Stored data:
BEGIN
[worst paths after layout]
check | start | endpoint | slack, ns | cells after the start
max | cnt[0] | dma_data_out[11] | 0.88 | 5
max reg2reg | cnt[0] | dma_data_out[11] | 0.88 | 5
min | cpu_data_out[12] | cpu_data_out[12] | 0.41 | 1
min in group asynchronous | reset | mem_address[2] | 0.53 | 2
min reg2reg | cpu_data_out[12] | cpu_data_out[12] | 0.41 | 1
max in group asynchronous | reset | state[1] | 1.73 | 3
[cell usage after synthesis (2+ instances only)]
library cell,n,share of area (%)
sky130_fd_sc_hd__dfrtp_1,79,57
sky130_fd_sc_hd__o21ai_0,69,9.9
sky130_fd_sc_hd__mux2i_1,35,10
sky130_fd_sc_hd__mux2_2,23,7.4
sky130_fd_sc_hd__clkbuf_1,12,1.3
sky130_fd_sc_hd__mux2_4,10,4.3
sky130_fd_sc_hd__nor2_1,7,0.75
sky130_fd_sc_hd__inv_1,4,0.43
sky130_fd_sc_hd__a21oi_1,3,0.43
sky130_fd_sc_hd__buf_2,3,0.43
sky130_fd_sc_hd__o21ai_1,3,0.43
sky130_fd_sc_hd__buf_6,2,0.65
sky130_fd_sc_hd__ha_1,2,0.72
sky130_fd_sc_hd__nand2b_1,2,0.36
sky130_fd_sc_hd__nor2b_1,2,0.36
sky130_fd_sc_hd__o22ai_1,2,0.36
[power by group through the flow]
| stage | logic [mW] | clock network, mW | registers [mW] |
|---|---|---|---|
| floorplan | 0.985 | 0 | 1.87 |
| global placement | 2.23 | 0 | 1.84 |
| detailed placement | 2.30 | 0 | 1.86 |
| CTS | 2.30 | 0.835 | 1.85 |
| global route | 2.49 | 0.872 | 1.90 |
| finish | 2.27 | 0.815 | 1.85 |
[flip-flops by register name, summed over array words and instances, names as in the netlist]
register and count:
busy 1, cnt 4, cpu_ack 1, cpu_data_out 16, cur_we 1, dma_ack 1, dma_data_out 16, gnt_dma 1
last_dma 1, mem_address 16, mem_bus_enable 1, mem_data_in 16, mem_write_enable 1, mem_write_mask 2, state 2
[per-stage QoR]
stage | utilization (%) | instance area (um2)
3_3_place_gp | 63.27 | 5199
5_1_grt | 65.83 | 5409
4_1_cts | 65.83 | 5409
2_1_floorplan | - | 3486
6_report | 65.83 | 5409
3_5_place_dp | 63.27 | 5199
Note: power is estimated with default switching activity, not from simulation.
$ cat src/rtl/pipeline_ctrl.sv
// pipeline_ctrl: hazard, flush, forwarding and boot sequencing for a 5-stage RV32I pipeline
module pipeline_ctrl #(
   parameter int BOOT_CYCLES = 2,
   parameter int CNT_W       = 32
) (
   input  logic             clk,
   input  logic             rst,
   input  logic [4:0]       id_rs1_addr,
   input  logic [4:0]       id_rs2_addr,
   input  logic [4:0]       id_rd_addr,
   input  logic [1:0]       id_rs1_sel,
   input  logic [1:0]       id_rs2_sel,
   input  logic             id_mem_wen,
   input  logic [1:0]       id_wb_sel,
   input  logic [2:0]       id_br,
   input  logic             ex_br_taken,
   input  logic             mem_busy,
   output logic             pc_we,
   output logic             if_id_we,
   output logic             if_id_flush,
   output logic             id_ex_we,
   output logic             id_ex_flush,
   output logic             ex_mem_we,
   output logic             mem_wb_we,
   output logic [1:0]       fwd_a,
   output logic [1:0]       fwd_b,
   output logic [CNT_W-1:0] stall_cnt,
   output logic [CNT_W-1:0] flush_cnt
);
   localparam logic [1:0] RS1_RS1 = 2'd1;
   localparam logic [1:0] RS2_RS2 = 2'd1;
   localparam logic [1:0] WB_X    = 2'd0;
   localparam logic [1:0] WB_MEM  = 2'd2;
   localparam logic [2:0] BR_X    = 3'd0;
   localparam logic [2:0] BR_JAL  = 3'd1;
   localparam int         BW      = $clog2(BOOT_CYCLES + 1);

   typedef enum logic {BOOT, RUN} state_t;
   state_t          state;
   logic [BW-1:0]   boot_cnt;
   logic            br_pend;
   logic            id_valid, ex_valid, mem_valid, wb_valid;
   logic [4:0]      ex_rd, mem_rd, wb_rd, ex_rs1, ex_rs2;
   logic [1:0]      ex_wb_sel, mem_wb_sel, wb_sel;
   logic            ex_use1, ex_use2;
   logic            run, cond_br, use1, use2, ex_wr, mem_wr, wb_wr;
   logic            taken, load_use, go, do_flush, do_stall, busy, bub;

   always_comb begin
      run      = state == RUN;
      cond_br  = id_br != BR_X && id_br != BR_JAL;
      use1     = id_rs1_sel == RS1_RS1 || cond_br;
      use2     = id_rs2_sel == RS2_RS2 || id_mem_wen || cond_br;
      ex_wr    = ex_valid && ex_wb_sel != WB_X && ex_rd != 5'd0;
      mem_wr   = mem_valid && mem_wb_sel != WB_X && mem_rd != 5'd0;
      wb_wr    = wb_valid && wb_sel != WB_X && wb_rd != 5'd0;
      taken    = ex_valid && (ex_br_taken || br_pend);
      load_use = id_valid && ex_wr && ex_wb_sel == WB_MEM &&
                 ((use1 && id_rs1_addr == ex_rd) || (use2 && id_rs2_addr == ex_rd));
      busy     = run && mem_busy;
      go       = run && !mem_busy;
      do_flush = go && taken;
      do_stall = go && !taken && load_use;
      pc_we       = go && !do_stall;
      if_id_we    = go && !do_stall;
      if_id_flush = do_flush;
      id_ex_we    = go;
      id_ex_flush = do_flush || do_stall;
      ex_mem_we   = go;
      mem_wb_we   = go;
      bub      = id_ex_flush || !id_valid;
      // MEM-stage loads are not forwardable; the load-use stall pushes them to WB first
      fwd_a = !ex_use1 ? 2'b00 :
              (mem_wr && mem_wb_sel != WB_MEM && mem_rd == ex_rs1) ? 2'b01 :
              (wb_wr && wb_rd == ex_rs1) ? 2'b10 : 2'b00;
      fwd_b = !ex_use2 ? 2'b00 :
              (mem_wr && mem_wb_sel != WB_MEM && mem_rd == ex_rs2) ? 2'b01 :
              (wb_wr && wb_rd == ex_rs2) ? 2'b10 : 2'b00;
   end

   always_ff @(posedge clk or posedge rst) begin
      if (rst) begin
         state      <= BOOT;
         boot_cnt   <= '0;
         br_pend    <= 1'b0;
         id_valid   <= 1'b0;
         ex_valid   <= 1'b0;
         mem_valid  <= 1'b0;
         wb_valid   <= 1'b0;
         ex_rd      <= '0;
         mem_rd     <= '0;
         wb_rd      <= '0;
         ex_rs1     <= '0;
         ex_rs2     <= '0;
         ex_use1    <= 1'b0;
         ex_use2    <= 1'b0;
         ex_wb_sel  <= WB_X;
         mem_wb_sel <= WB_X;
         wb_sel     <= WB_X;
         stall_cnt  <= '0;
         flush_cnt  <= '0;
      end else begin
         if (state == BOOT) begin
            if (boot_cnt == BW'(BOOT_CYCLES - 1)) state <= RUN;
            else boot_cnt <= boot_cnt + BW'(1);
         end
         br_pend <= busy && (br_pend || (ex_valid && ex_br_taken));
         if (if_id_we) id_valid <= !if_id_flush;
         if (id_ex_we) begin
            ex_valid  <= !bub;
            ex_rd     <= bub ? 5'd0 : id_rd_addr;
            ex_wb_sel <= bub ? WB_X : id_wb_sel;
            ex_rs1    <= id_rs1_addr;
            ex_rs2    <= id_rs2_addr;
            ex_use1   <= !bub && use1;
            ex_use2   <= !bub && use2;
         end
         if (ex_mem_we) begin
            mem_valid  <= ex_valid;
            mem_rd     <= ex_rd;
            mem_wb_sel <= ex_wb_sel;
         end
         if (mem_wb_we) begin
            wb_valid <= mem_valid;
            wb_rd    <= mem_rd;
            wb_sel   <= mem_wb_sel;
         end
         if ((busy || do_stall) && stall_cnt != '1) stall_cnt <= stall_cnt + CNT_W'(1);
         if (do_flush && flush_cnt != '1) flush_cnt <= flush_cnt + CNT_W'(1);
      end
   end
endmodule
==> src/rtl/mem_stage_pkg.sv <==
// Shared types and constants for the MEM pipeline stage controller.
package mem_stage_pkg;

    typedef enum logic [1:0] {
        IDLE = 2'd0,
        REQ  = 2'd1,
        WAIT = 2'd2,
        DONE = 2'd3
    } state_t;

    localparam logic [31:0] BUBBLE_PC_DEFAULT = 32'h1bfffffc;
    localparam logic [3:0]  WE_NONE           = 4'b0000;

endpackage

==> src/rtl/mem_stage_ctrl.sv <==
// MEM stage controller: takes one instruction from EXE, performs its data SRAM
// access (if any), and hands the writeback result to WB.
//
// state | meaning
// ------+---------------------------------------------------------------
// IDLE  | stage empty, ready to accept
// REQ   | one-cycle SRAM request for the latched load/store
// WAIT  | load outstanding, counting down the SRAM read latency
// DONE  | result presented to WB, held until ws_allowin
module mem_stage_ctrl
    import mem_stage_pkg::*;
#(
    parameter int          RD_LATENCY = 1,
    parameter logic [31:0] BUBBLE_PC  = BUBBLE_PC_DEFAULT
) (
    input  logic        clk,
    input  logic        rst,
    input  logic        es_valid,
    output logic        ms_allowin,
    input  logic        mem_en,
    input  logic [3:0]  data_sram_we_in,
    input  logic [31:0] rkd_value,
    input  logic [31:0] alu_result,
    input  logic        rf_we_in,
    input  logic [4:0]  rf_waddr_in,
    input  logic        rf_or_mem,
    input  logic [31:0] pc_in,
    output logic        data_sram_en,
    output logic [3:0]  data_sram_we,
    output logic [31:0] data_sram_addr,
    output logic [31:0] data_sram_wdata,
    input  logic [31:0] data_sram_rdata,
    output logic        ws_valid,
    input  logic        ws_allowin,
    output logic [31:0] ws_pc,
    output logic        ws_rf_we,
    output logic [4:0]  ws_rf_waddr,
    output logic [31:0] ws_rf_wdata
);

    localparam int            CW       = $clog2(RD_LATENCY + 1);
    localparam logic [CW-1:0] CNT_INIT = CW'(RD_LATENCY - 1);

    state_t        state, state_nxt;
    logic [CW-1:0] cnt;
    logic [3:0]    we_q;
    logic [31:0]   rkd_q;
    logic [31:0]   alu_q;
    logic [31:0]   pc_q;
    logic [31:0]   wdata_q;
    logic          rf_we_q;
    logic          rf_or_mem_q;
    logic [4:0]    waddr_q;
    logic          accept;

    assign ms_allowin = (state == IDLE) || ((state == DONE) && ws_allowin);
    // Bubble PCs are dropped without occupying the stage.
    assign accept     = es_valid && ms_allowin && (pc_in != BUBBLE_PC);

    always_ff @(posedge clk) begin
        if (rst) begin
            state       <= IDLE;
            cnt         <= '0;
            we_q        <= WE_NONE;
            rkd_q       <= '0;
            alu_q       <= '0;
            pc_q        <= '0;
            wdata_q     <= '0;
            rf_we_q     <= 1'b0;
            rf_or_mem_q <= 1'b0;
            waddr_q     <= '0;
        end else begin
            state <= state_nxt;
            if (accept) begin
                we_q        <= data_sram_we_in;
                rkd_q       <= rkd_value;
                alu_q       <= alu_result;
                pc_q        <= pc_in;
                wdata_q     <= alu_result;
                rf_we_q     <= rf_we_in;
                rf_or_mem_q <= rf_or_mem;
                waddr_q     <= rf_waddr_in;
            end
            if (state == REQ) begin
                cnt <= CNT_INIT;
            end else if (state == WAIT) begin
                if (cnt == '0) begin
                    wdata_q <= rf_or_mem_q ? data_sram_rdata : alu_q;
                end else begin
                    cnt <= cnt - 1'b1;
                end
            end
        end
    end

    always_comb begin
        state_nxt       = state;
        data_sram_en    = 1'b0;
        data_sram_we    = WE_NONE;
        data_sram_addr  = '0;
        data_sram_wdata = '0;
        ws_valid        = 1'b0;
        case (state)
            IDLE: begin
                if (accept) state_nxt = mem_en ? REQ : DONE;
            end
            REQ: begin
                data_sram_en    = 1'b1;
                data_sram_we    = we_q;
                data_sram_addr  = alu_q;
                data_sram_wdata = rkd_q;
                state_nxt       = (we_q != WE_NONE) ? DONE : WAIT;
            end
            WAIT: begin
                if (cnt == '0) state_nxt = DONE;
            end
            DONE: begin
                ws_valid = 1'b1;
                // A same-cycle accept replaces the retiring result with no bubble.
                if (ws_allowin) begin
                    if (accept) state_nxt = mem_en ? REQ : DONE;
                    else        state_nxt = IDLE;
                end
            end
            default: state_nxt = IDLE;
        endcase
    end

    assign ws_pc       = pc_q;
    assign ws_rf_we    = ws_valid && rf_we_q;
    assign ws_rf_waddr = waddr_q;
    assign ws_rf_wdata = wdata_q;

endmodule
END
**ACTIVITY**
Within the entries, determine the count of lines containing the string "global" and output it alone.

**RESPONSE AREA**
2